- EXERCISE: Exact repetition of the whole listing is what this exercise asks for.

*** LISTED ENTRIES ***

==> src/core/cpac_pkg.sv <==
package cpac_pkg;

	// register map
	localparam logic [7:0] CTRL_OFFSET = 8'h01;
	localparam logic [7:0] CTRL_RESET  = 8'h00;
	localparam logic [7:0] CTRL_WMASK  = 8'h3A;
	localparam logic [7:0] UNMAPPED_RD = 8'h00;

	// field positions
	localparam int SOFT_RESET_BIT = 7;
	localparam int WAVE_SEL_HI    = 5;
	localparam int WAVE_SEL_LO    = 4;
	localparam int MOD_ENABLE_BIT = 3;
	localparam int LOOPBACK_BIT   = 1;

	// waveform select codes
	localparam logic [1:0] WAVE_DELTA_SIGMA = 2'h0;
	localparam logic [1:0] WAVE_BALANCED    = 2'h1;
	localparam logic [1:0] WAVE_TRAILING    = 2'h2;
	localparam logic [1:0] WAVE_RESERVED    = 2'h3;

	// timing
	localparam int CLK_HZ      = 10000000;
	localparam int BAL_RATE_HZ = 16000;
	localparam int TRL_RATE_HZ = 32000;
	localparam int BAL_PERIOD_CYC = CLK_HZ / BAL_RATE_HZ;
	localparam int TRL_PERIOD_CYC = CLK_HZ / TRL_RATE_HZ;

	// audio widths
	localparam int AUDIO_W = 16;
	localparam int LEVEL_W = AUDIO_W + 1;
	localparam int PHASE_W = 10;

endpackage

*** End of LISTED ENTRIES ***

- ANSWER BOX:
==> src/core/cpac_pkg.sv <==
package cpac_pkg;

	// register map
	localparam logic [7:0] CTRL_OFFSET = 8'h01;
	localparam logic [7:0] CTRL_RESET  = 8'h00;
	localparam logic [7:0] CTRL_WMASK  = 8'h3A;
	localparam logic [7:0] UNMAPPED_RD = 8'h00;

	// field positions
	localparam int SOFT_RESET_BIT = 7;
	localparam int WAVE_SEL_HI    = 5;
	localparam int WAVE_SEL_LO    = 4;
	localparam int MOD_ENABLE_BIT = 3;
	localparam int LOOPBACK_BIT   = 1;

	// waveform select codes
	localparam logic [1:0] WAVE_DELTA_SIGMA = 2'h0;
	localparam logic [1:0] WAVE_BALANCED    = 2'h1;
	localparam logic [1:0] WAVE_TRAILING    = 2'h2;
	localparam logic [1:0] WAVE_RESERVED    = 2'h3;

	// timing
	localparam int CLK_HZ      = 10000000;
	localparam int BAL_RATE_HZ = 16000;
	localparam int TRL_RATE_HZ = 32000;
	localparam int BAL_PERIOD_CYC = CLK_HZ / BAL_RATE_HZ;
	localparam int TRL_PERIOD_CYC = CLK_HZ / TRL_RATE_HZ;

	// audio widths
	localparam int AUDIO_W = 16;
	localparam int LEVEL_W = AUDIO_W + 1;
	localparam int PHASE_W = 10;

endpackage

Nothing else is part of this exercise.